▸ **Task instructions**
Among the records below, find the line that has "-- through the"; from there, give the lines again exactly, and stop after the line that has "Settings changed: PLACE_DENSITY".

▸ **Available records**
**********

[src/rtl/dmem_arb_pkg.sv]
// Shared types and defaults for the data-memory arbiter.
//   state_t : arbiter FSM states
//   CORE/DMA: requester ids, used to index per-requester vectors
//   rsp_t   : registered response bundle returned to a requester
package dmem_arb_pkg;

  typedef enum logic {
    S_IDLE      = 1'b0,
    S_DMA_BURST = 1'b1
  } state_t;

  localparam int CORE    = 0;
  localparam int DMA     = 1;
  localparam int NUM_REQ = 2;

  localparam int ADDR_W_DEF    = 32;
  localparam int DATA_W_DEF    = 32;
  localparam int MEM_BYTES_DEF = 110;
  localparam int MAX_WAIT_DEF  = 4;
  localparam int BURST_LEN_DEF = 4;

  typedef struct packed {
    logic                  rvalid;
    logic                  err;
    logic [DATA_W_DEF-1:0] rdata;
  } rsp_t;

endpackage

[src/rtl/dmem_addr_check.sv]
// Combinational legality check for a word access.
//   addr : byte address of the access
//   err  : 1 when addr is not word aligned or the word would run past
//          the last legal word address (MEM_BYTES-4), unsigned compare
module dmem_addr_check #(
  parameter int ADDR_W    = 32,
  parameter int MEM_BYTES = 110
) (
  input  logic [ADDR_W-1:0] addr,
  output logic              err
);

  localparam logic [ADDR_W-1:0] LAST_WORD = ADDR_W'(MEM_BYTES - 4);

  assign err = (addr[1:0] != 2'b00) || (addr > LAST_WORD);

endmodule

[src/rtl/dmem_arbiter.sv]
// Two-requester arbiter for a single-port data memory.
//   core_* : pipeline MEM stage port (priority requester)
//   dma_*  : loader / debug port, protected from starvation and allowed
//            bounded bursts
//   *_gnt  : combinational grant, access happens in the same cycle
//   *_rvalid/_rdata/_err : registered response, one cycle after grant
//   mem_*  : drive to the memory macro (combinational read, write on
//            posedge when mem_memwrite is high)
module dmem_arbiter
  import dmem_arb_pkg::*;
#(
  parameter int ADDR_W    = ADDR_W_DEF,
  parameter int DATA_W    = DATA_W_DEF,
  parameter int MEM_BYTES = MEM_BYTES_DEF,
  parameter int MAX_WAIT  = MAX_WAIT_DEF,
  parameter int BURST_LEN = BURST_LEN_DEF
) (
  input  logic              clk,
  input  logic              reset,
  input  logic              core_req,
  input  logic              core_we,
  input  logic [ADDR_W-1:0] core_addr,
  input  logic [DATA_W-1:0] core_wdata,
  output logic              core_gnt,
  output logic              core_stall,
  output logic              core_rvalid,
  output logic [DATA_W-1:0] core_rdata,
  output logic              core_err,
  input  logic              dma_req,
  input  logic              dma_we,
  input  logic [ADDR_W-1:0] dma_addr,
  input  logic [DATA_W-1:0] dma_wdata,
  output logic              dma_gnt,
  output logic              dma_rvalid,
  output logic [DATA_W-1:0] dma_rdata,
  output logic              dma_err,
  output logic [ADDR_W-1:0] mem_addr,
  output logic [DATA_W-1:0] mem_wdata,
  output logic              mem_memwrite,
  input  logic [DATA_W-1:0] mem_rdata
);

  localparam int SW = (MAX_WAIT  < 1) ? 1 : $clog2(MAX_WAIT + 1);
  localparam int BW = (BURST_LEN < 1) ? 1 : $clog2(BURST_LEN + 1);

  state_t          state, state_nxt;
  logic [SW-1:0]   starve_cnt, starve_nxt;
  logic [BW-1:0]   beat_cnt, beat_nxt, beat_inc;
  logic            starved;

  logic [NUM_REQ-1:0]             gnt;
  logic [NUM_REQ-1:0]             req_we;
  logic [NUM_REQ-1:0][ADDR_W-1:0] req_addr;
  logic [NUM_REQ-1:0][DATA_W-1:0] req_wdata;

  logic [ADDR_W-1:0] g_addr;
  logic [DATA_W-1:0] g_wdata;
  logic              g_we;
  logic              err_now;

  rsp_t rsp_q [NUM_REQ];

  assign req_we[CORE]    = core_we;
  assign req_we[DMA]     = dma_we;
  assign req_addr[CORE]  = core_addr;
  assign req_addr[DMA]   = dma_addr;
  assign req_wdata[CORE] = core_wdata;
  assign req_wdata[DMA]  = dma_wdata;

  assign starved  = (starve_cnt == SW'(MAX_WAIT));
  assign beat_inc = beat_cnt + 1'b1;

  // Grant decode and next state. Reset blocks every grant so nothing is
  // written and no response is queued while reset is held.
  always_comb begin
    gnt       = '0;
    state_nxt = state;
    beat_nxt  = beat_cnt;
    if (!reset) begin
      unique case (state)
        S_IDLE: begin
          if (dma_req && (!core_req || starved)) begin
            gnt[DMA]  = 1'b1;
            beat_nxt  = BW'(1);
            state_nxt = (BURST_LEN > 1) ? S_DMA_BURST : S_IDLE;
          end else if (core_req) begin
            gnt[CORE] = 1'b1;
          end
        end
        S_DMA_BURST: begin
          if (dma_req) begin
            gnt[DMA] = 1'b1;
            beat_nxt = beat_inc;
            if (beat_inc == BW'(BURST_LEN)) state_nxt = S_IDLE;
          end else begin
            gnt[CORE] = core_req;
            state_nxt = S_IDLE;
          end
        end
        default: state_nxt = S_IDLE;
      endcase
    end
  end

  // Starvation counter: counts consecutive denied DMA cycles, saturating.
  always_comb begin
    starve_nxt = starve_cnt;
    if ((state == S_DMA_BURST && state_nxt == S_IDLE) || gnt[DMA] || !dma_req)
      starve_nxt = '0;
    else if (!starved)
      starve_nxt = starve_cnt + 1'b1;
  end

  always_ff @(posedge clk) begin
    if (reset) begin
      state      <= S_IDLE;
      starve_cnt <= '0;
      beat_cnt   <= '0;
    end else begin
      state      <= state_nxt;
      starve_cnt <= starve_nxt;
      beat_cnt   <= beat_nxt;
    end
  end

  // Granted-side mux; at most one bit of gnt is set, zeros when idle.
  always_comb begin
    g_addr  = '0;
    g_wdata = '0;
    g_we    = 1'b0;
    for (int i = 0; i < NUM_REQ; i++) begin
      if (gnt[i]) begin
        g_addr  = req_addr[i];
        g_wdata = req_wdata[i];
        g_we    = req_we[i];
      end
    end
  end

  dmem_addr_check #(
    .ADDR_W    (ADDR_W),
    .MEM_BYTES (MEM_BYTES)
  ) u_addr_check (
    .addr (g_addr),
    .err  (err_now)
  );

  assign mem_addr     = g_addr;
  assign mem_wdata    = g_wdata;
  assign mem_memwrite = (|gnt) & g_we & ~err_now;

  always_ff @(posedge clk) begin
    for (int i = 0; i < NUM_REQ; i++) begin
      if (reset) begin
        rsp_q[i] <= '0;
      end else begin
        rsp_q[i].rvalid <= gnt[i];
        rsp_q[i].err    <= gnt[i] & err_now;
        rsp_q[i].rdata  <= (gnt[i] & ~g_we & ~err_now) ? mem_rdata : '0;
      end
    end
  end

  assign core_gnt    = gnt[CORE];
  assign dma_gnt     = gnt[DMA];
  assign core_stall  = core_req & ~gnt[CORE];
  assign core_rvalid = rsp_q[CORE].rvalid;
  assign core_err    = rsp_q[CORE].err;
  assign core_rdata  = rsp_q[CORE].rdata;
  assign dma_rvalid  = rsp_q[DMA].rvalid;
  assign dma_err     = rsp_q[DMA].err;
  assign dma_rdata   = rsp_q[DMA].rdata;

endmodule
[config.mk]
export PLATFORM = sky130hd
export DESIGN_NAME = dmem_arbiter
export DESIGN_NICKNAME = d
export VERILOG_FILES = /design/src/rtl/dmem_arb_pkg.sv /design/src/rtl/dmem_addr_check.sv /design/src/rtl/dmem_arbiter.sv
export SDC_FILE = /design/constraint.sdc
export NUM_CORES = 1
export LEC_CHECK = 0
export BUFFER_PORTS_ARGS = -buffer_cell sky130_fd_sc_hd__buf_2
export CORE_AREA = 2 2 117 119
export DETAILED_ROUTE_END_ITERATION = 7
export DIE_AREA = 0 0 119 121
export SLEW_MARGIN = 15
export SYNTH_ARGS = -nofsm -noshare
export SYNTH_HDL_FRONTEND = slang
export SYNTH_SLANG_ARGS = --single-unit
[constraint.sdc]
create_clock -name clk -period 3.3 [get_ports clk]
set_input_delay 0.33 -clock clk [delete_from_list [all_inputs] [get_ports clk]]
set_output_delay 0.33 -clock clk [all_outputs]
set_load 0.02 [all_outputs]
# Word-level counts from Yosys, hierarchy flattened
# Memories as Yosys holds them, arrays and structs flattened.
# Cells that the tools add are included.
# Widths: inputs -> output; s select.
[classes] add_sub_neg=2 multipliers=0 div_mod_pow=0 magnitude_cmp=1 eq_ne=4 shifts=0 n_mux=31 n_bitwise=20 reduce_logical=12
[ops] operator="$mux 32" count=8
[ops] operator="$gt 32x7->1 const B" count=1
[ops] operator="$mux 1" count=17
[ops] operator="$and 1x1->1" count=9
[ops] operator="$add 3x1->3 const B" count=2
[ops] operator="$eq 3x3->1 const B" count=2
[ops] operator="$mux 3" count=2
[ops] operator="$or 1x1->1" count=6
[ops] operator="$pmux 3 s2" count=1
[ops] operator="$not 1->1" count=5
[ops] operator="$logic_or 1x1->1" count=4
[ops] operator="$ne 2x2->1 const B" count=2
[ops] operator="$pmux 2 s2" count=1
[ops] operator="$reduce_or 2->1" count=2
[ops] operator="$logic_and 1x1->1" count=2
[ops] operator="$logic_not 1->1" count=2
[ops] operator="$mux 2" count=1
[ops] operator="$pmux 1 s2" count=1
[ops] operator="$reduce_and 2->1" count=1
[ops] operator="$reduce_bool 2->1" count=1
[word_totals] reg_bits=7 latchBits=0 mem_bits_rw=68 romBits=0 in_bits=166 out_inout_bits=136 elab_cells=74 memories=1
[memory_table] memory="rsp_q" words=2 width=34 rd=2 rd_clocked_by_memory_dff=0 write_ports=2 line="dmem_arbiter.sv:61" source="rsp_t rsp_q [NUM_REQ];"

# Logic depth before layout (Yosys ltp)
# Gate-level depths: netlist of the first run.
[depth] word_depth=14 mapped_depth=10 depth_no_buf=7

# Cells and area by module
# From an unflattened synthesis of the first run, not the netlist that was laid out.
[hier_totals] hier_cells=278 hier_area_um2=2986.6
[modules_own_cells] mod="dmem_arbiter" n_inst=1 cells_per_inst=266 area_each_um2=2901.5
[modules_own_cells] mod="dmem_addr_check" n_inst=1 cells_per_inst=12 area_each_um2=85.1

# Least setup slack after synthesis of the first run
# OpenSTA, ideal clock, no wires.
[synth_path] kind="reg-to-output" from="reg starve_cnt[0]" to="out mem_memwrite" arrival_ns=2.423 path_slack_ns=0.547 path_stages_with_launch=11 path_cell_list="dfxtp_1 > inv_1 > ha_1 > a21bo_1 > buf_2 > o21a_1 > a22o_1 > o31a_1 > buf_4 > buf_6 > nor3_2"
[synth_via] elab_chain_cells=12 word_cells_on_any_way=18 cone_classes="order compare (1); eq/ne (1); mux (8); bitwise (3); reduce/logical (5)"
[synth_lines] element="start: declaration" line="dmem_arbiter.sv:47" source="logic [SW-1:0] starve_cnt, starve_nxt;"
[synth_lines] element="start signal: assignment" line="dmem_arbiter.sv:121" source="starve_cnt <= starve_nxt;"
[synth_lines] element="$eq 3x3->1 (*)" line="dmem_arbiter.sv:70" source="assign starved = (starve_cnt == SW'(MAX_WAIT));"
[synth_lines] element="$logic_or 1x1->1 (*)" line="dmem_arbiter.sv:82" source="if (dma_req && (!core_req || starved)) begin"
[synth_lines] element="$logic_and 1x1->1 (*)" line="dmem_arbiter.sv:82"
[synth_lines] element="$mux 1" line="dmem_arbiter.sv:82"
[synth_lines] element="$pmux 2 s2 (*)" line="dmem_arbiter.sv:80" source="unique case (state)"
[synth_lines] element="$mux 2 (*)" line="dmem_arbiter.sv:79" source="if (!reset) begin"
[synth_lines] element="$mux 32" line="dmem_arbiter.sv:132" source="if (gnt[i]) begin"
[synth_lines] element="$mux 32 (*)" line="dmem_arbiter.sv:132"
[synth_lines] element="net mem_addr[4]" line="dmem_arbiter.sv:37" source="output logic [ADDR_W-1:0] mem_addr,"
[synth_lines] element="$gt 32x7->1 (*)" line="dmem_addr_check.sv:15" source="assign err = (addr[1:0] != 2'b00) || (addr > LAST_WORD);"
[synth_lines] element="$logic_or 1x1->1 (*)" line="dmem_addr_check.sv:15"
[synth_lines] element="$not 1->1 (*)" line="dmem_arbiter.sv:150" source="assign mem_memwrite = (|gnt) & g_we & ~err_now;"
[synth_lines] element="$and 1x1->1 (*)" line="dmem_arbiter.sv:150"
[synth_lines] element="end: declaration" line="dmem_arbiter.sv:39" source="output logic mem_memwrite,"
# Mark *: on every way through the listed nets, which the timed path passes. The rest lies on a longest branch.

# Final worst setup path of the first run
[layout_path] from="reg starve_cnt[0]" to="out mem_memwrite"
[layout_via] elab_chain_cells=12 word_cells_on_any_way=18 cone_classes="order compare (1); eq/ne (1); mux (8); bitwise (3); reduce/logical (5)"
[layout_lines] element="$eq 3x3->1 (*)" line="dmem_arbiter.sv:70"
[layout_lines] element="$logic_or 1x1->1 (*)" line="dmem_arbiter.sv:82"
[layout_lines] element="$logic_and 1x1->1 (*)" line="dmem_arbiter.sv:82"
[layout_lines] element="$mux 1" line="dmem_arbiter.sv:82"
[layout_lines] element="$pmux 2 s2 (*)" line="dmem_arbiter.sv:80"
[layout_lines] element="$mux 2 (*)" line="dmem_arbiter.sv:79"
[layout_lines] element="$mux 32 (2 in series)" line="dmem_arbiter.sv:132"
[layout_lines] element="$gt 32x7->1 / $reduce_bool 2->1 (equally long branches)" line="dmem_addr_check.sv:15"
[layout_lines] element="$logic_or 1x1->1" line="dmem_addr_check.sv:15"
[layout_lines] element="$not 1->1" line="dmem_arbiter.sv:150"
[layout_lines] element="$and 1x1->1 (*)" line="dmem_arbiter.sv:150"
# Every way passes the cells marked *; elsewhere a longest branch is shown, timed or not.

==> out/results.ini, run 1 <==
[status]
outcome = completed

[final_layout]
area_growth_syn_to_layout_pct = 49.0
layout-drive-gt1-share_pct = 56.1
fillerInstances = 1333
finalCoreUtilization_pct = 43.8
num-nets-final = 837

[worst_setup_path]
crit_path_start_kind = flip-flop
timing.critical_path.cells = inv_1 -> ha_1 -> a21bo_1 -> o21a_4 -> a22o_1 -> o31a_2 -> nor3_2 -> buf_2
cp_data_required_time_ns = 2.97
cpMaxStageDelayCell = o31a_2
path_max_fanout = 15
critical_path_arrival_ns = 2.65
critical_path_class = flip-flop to primary output
max_stage_delay_ns = 0.42
critical_path.endpoint_type = primary output

[cts]
cts.root.buffer_cell = clkbuf_16
path_clk_slew_ns = 0.05
cts.repair.resized = 0
cts-buffers-inserted = 9
htree_num_levels = 3
tritoncts_num_sinks = 75
clock_path_buffers = 2
clk-insertion-delay-late_ns = 0.33
cts_tree = built
number_of_post_cts_setup_repair_buffers = 0
hold_buffers = 0

[routing]
remaining_drc_errors = 0
routed-via-count = 4250
wl_met1_mm = 6.05
detail_route.wirelength_mm = 15.0
route.detailed.vias_per_inst = 5.01
dr.first_iter.drc_count = 341
postRouteAntennaNets = 0
met3_routed_wirelength_mm = 1.13
detail_route.first_pass.iterations = 4
met2_length_mm = 7.48
dr.max_layer_used = met4
post_drt_wl_per_cell_um = 17.6

[yosys]
synthTopCellsByArea = dfxtp_1 39%, a22o_1 13%, nor3_2 13%
synth-edff-count = 0
seq_area_frac_synth_pct = 39.1
async_flop_share_pct = 0
synth.avg_cell_area_um2 = 9.75
synth_top_cells_by_count = 75 x dfxtp_1, 65 x nand3b_1, 58 x a22o_1
ys_dominant_reg_cell = dfxtp_1
synth.yosys.warnings = 0
syn-num-nets = 564
synth_most_common_cell = dfxtp_1
synthesis.area_um2 = 3840
netlist.top_cell.by_area = dfxtp_1
postSynthRegisterBits = 75
cell_variety_after_synth = 38
synth_largest_type_area_fraction_pct = 39.1
postSynthCellCount = 394

[global_route]
overflow = 0
global_route_wire_length_before_repair_mm = 22.2
grt_max_degree = 65
grt_pass1_vias = 4122
grt.total_usage_pct = 19.7
antenna_found_initial = 2

[hold_path]
hp-class = input pin to flip-flop

[floorplanning]
die_height_um = 121
design.core.area_um2 = 13100
die_width_um = 119
core.rowCount = 42
io_pins = 302
fp.dieArea_um2 = 14400
initial_core_util_pct = 29.4

[pwr]
power.static_leakage_nw = 2.87
power_per_cell_area_nw_per_um2 = 418
total_power_mw = 2.39
vdd_ir_drop_max_v = 0.000184

[place]
dp_hpwl_mm = 11.7
place.port_buffers = 301
pre_cts_slack_ns = 0.643
final_estimated_routing_congestion_in_global_placement = 0.892

[timing]
timing.final.hold_violations = 0
setup_tns_ns = 0
transition_time_at_the_pin_with_the_least_slew_margin_ns = 0.951
final_slew_violations = 0
timing.final.crit_share_pct = 90.4
rsz0062_at_grt = no
post-route-min-period_ns = 2.98
worst_slack_ns = 0.317
timing.slew.headroom_pct = 36.6
final.setup_skew_ns = 0.00476
report.final.setup_viol = 0
max_freq_mhz = 335
hold-worst-slack_ns = 0.252

[flow_run]
cap_violations = 0

-- final cells by class --
cell class                      count  area [um^2]  area share [%]
Multi-Input combinational cell    268         2120            37.1
Timing Repair Buffer              308         1570            27.4
Sequential cell                    75         1500            26.2
Clock buffer                       14          254            4.44
Tap cell                          176          220            3.85
Clock inverter                      2         35.0           0.612
Inverter                            5         18.8           0.328
Antenna cell                        1         2.50          0.0437
-- metal layers --
metal | up-vias | GRT usage [%]
met2 | 195 | 34.4
met1 | 2003 | 23.5
met4 | 0 | 6.99
met3 | 22 | 4.89
li1 | 2030 | -
met5 | - | 0
-- worst paths after layout --
| kind | start | depth (start not counted) | slack [ns] | end |
|---|---|---|---|---|
| worst min register to register | starve_cnt[0]$_SDFFE_PP0N_ | 1 | 0.46 | starve_cnt[0]$_SDFFE_PP0N_ |
| worst max register to register | starve_cnt[0]$_SDFFE_PP0N_ | 8 | 0.72 | rsp_q[0][11]$_SDFF_PP0_ |
| worst max-delay path | starve_cnt[0]$_SDFFE_PP0N_ | 8 | 0.32 | mem_memwrite |
| worst min-delay path | reset | 2 | 0.25 | beat_cnt[1]$_SDFFE_PP0P_ |
-- power by group --
part	leakage, nW	internal [mW]	switching, mW
sequential	0.607	0.926	0.00873
combinational	2.13	0.196	0.313
clock	0.141	0.605	0.345
total	2.87	1.73	0.667
-- kinds of logic after synthesis --
group | Yosys count | synth area share (%)
and+or+nand+nor | 176 | 34.4
DFF | 75 | 39.1
xor gates and xnor gates | 3 | 0.684
adders and majority gates | 4 | 1.30
AOI/OAI and AO/OA | 85 | 18.2
buffers and inverters | 51 | 6.38
-- placed cells by master (no fill, tap or decap), drive strengths merged, types with 2 or more instances in the layout --
master	Yosys	final
a21boi	2	2
nand2	7	7
nand3	8	8
xor2	2	2
a22oi	3	3
clkbuf	27	14
ha	4	4
a22o	58	58
o21a	2	2
inv	5	5
nor2b	3	3
dfxtp	75	75
nor4	12	12
a21oi	5	5
buf	19	308
o21ai	3	3
o211ai	5	5
nor2	5	5
and3	3	3
nand3b	65	65
nand4	6	6
nor3	65	65
-- flip-flops by register name (all words and copies together), names as in the netlist --
signal and cells:
beat_cnt 3, state 1, starve_cnt 3, rsp_q 68
-- worst max-delay path: cells and delay by family (launching register included) --
kind | cells | cell delay, ns
AOI/OAI and AO/OA | 4 | 1.31
DFF | 1 | 0.35
buffers and inverters | 2 | 0.27
adders and majority gates | 1 | 0.23
and+or+nand+nor | 1 | 0.16
-- through the flow --
stage / cells / area [um^2]
2_1_floorplan: 394 / 3840
3_3_place_gp: 832 / 5430
3_5_place_dp: 832 / 5430
4_1_cts: 848 / 5720
5_1_grt: 848 / 5720
6_report: 849 / 5730
Note: power is estimated with default switching activity, not from simulation.
==> run 2: changes to the inputs <==
Settings changed: PLACE_DENSITY from default to 0.68.
==> out/results.ini, run 2 (synthesis gave the netlist of run 1 again) <==
[place]
place.port_buffers = 301
placedCellCount = 831
pre_cts_slack_ns = 0.491
final_estimated_routing_congestion_in_global_placement = 0.890
dp_hpwl_mm = 11.9

[pwr]
share_seq_of_total_power_pct = 38.6
p_int_mw = 1.73
power.static_leakage_nw = 2.88
total_power_mw = 2.42
p_sw_share_pct = 28.6
vdd_ir_drop_max_v = 0.000229
power_per_cell_area_nw_per_um2 = 421
net-switching-power_mw = 0.690
clock_power_share_pct = 39.8
logic_gate_share_of_total_power_pct = 21.5

[cts]
path_clk_slew_ns = 0.05
cts.repair.resized = 0
tritoncts_num_sinks = 75
htree_num_levels = 3
hold_buffers = 0
cts.root.buffer_cell = clkbuf_16
cts_tree = built
cts-buffers-inserted = 9
clk-insertion-delay-late_ns = 0.33
clock_path_buffers = 2

[worst_setup_path]
path_max_fanout = 20
critical_path.endpoint_type = primary output
max_stage_delay_ns = 0.39
critical_path_class = flip-flop to primary output
timing.critical_path.cells = inv_1 -> ha_1 -> a21bo_1 -> o21a_4 -> a22o_1 -> o31a_2 -> nor3_2 -> buf_2
cpMaxStageDelayCell = o31a_2
cp_num_buf_inv = 2
critical_path_arrival_ns = 2.78
cp_data_required_time_ns = 2.97
crit_family = compound AO/OA/AOI/OAI gates
crit_path_start_kind = flip-flop

[routing]
routed-via-count = 4202
dr.first_iter.drc_count = 306
detail_route.first_pass.iterations = 4
route.detailed.vias_per_inst = 4.96
postRouteAntennaNets = 0
post_drt_wl_per_cell_um = 18.2
detail_route.wirelength_mm = 15.4
remaining_drc_errors = 0

[global_route]
antenna_found_initial = 0
global_route_wire_length_before_repair_mm = 22.4
overflow = 0
grt.total_usage_pct = 20.0
grt_pass1_vias = 4102
grt_max_degree = 65

[timing]
final.setup_skew_ns = 0.00217
report.final.setup_viol = 0
max_freq_mhz = 321
final_slew_violations = 0
post-route-min-period_ns = 3.11
timing.final.crit_share_pct = 94.3
worst_slack_ns = 0.187
timing.slew.headroom_pct = 53.3
timing.final.hold_violations = 0
transition_time_at_the_pin_with_the_least_slew_margin_ns = 0.700
rsz0062_at_grt = no
setup_tns_ns = 0

[final_layout]
instances_no_fill = 848
largest_regs = rsp_q x68, beat_cnt x3, starve_cnt x3
layout-drive-gt1-share_pct = 56.5
num-nets-final = 837
largest_register = rsp_q
multiInputGateArea_um2 = 2130
sequential_cell_area_um2 = 1500
fillerInstances = 1351
area_growth_syn_to_layout_pct = 49.5
layout_common_cells = 301 x buf_2, 75 x dfxtp_1, 65 x nand3b_1, 58 x a22o_1, 50 x nor3_2
largest_register_ff_count = 68
antenna_cells_inserted = 0
layout.cells.most_common = buf_2

[flow_run]
cap_violations = 0

[floorplanning]
design.core.area_um2 = 13100
die_height_um = 121
io_pins = 302
die_width_um = 119
core.rowCount = 42
fp.dieArea_um2 = 14400
initial_core_util_pct = 29.4

[hold_path]
hp-class = input pin to flip-flop

[status]
outcome = completed

==> run 2: cell types whose count changed in the layout (fill, tap and decap cells not counted), sizes merged <==
cell,before,now
buf,308,307
clkbuf,14,11
clkinv,1,3
clkinvlp,0,1
diode,1,0
o21a,2,3
==> run 2: layer usage <==
metal  vias up  part of all wire [%]  track usage, %
met2       173                    51            36.1
met4         0                   3.0            8.26
li1       2032                     -               -
met3        29                   6.3            5.03
met1      1968                    39            22.5
met5         -                     0               0
==> run 2: through the flow <==
stage	utilization, %	cell area (um^2)	hold WS (ns)
global route	43.9	5740	0.255
floorplan	-	3840	0.399
CTS	43.8	5730	0.237
finish	43.9	5740	0.251
detailed placement	41.6	5440	0.445
global placement	41.6	5440	0.437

**********

▸ **Response below**
-- through the flow --
stage / cells / area [um^2]
2_1_floorplan: 394 / 3840
3_3_place_gp: 832 / 5430
3_5_place_dp: 832 / 5430
4_1_cts: 848 / 5720
5_1_grt: 848 / 5720
6_report: 849 / 5730
Note: power is estimated with default switching activity, not from simulation.
==> run 2: changes to the inputs <==
Settings changed: PLACE_DENSITY from default to 0.68.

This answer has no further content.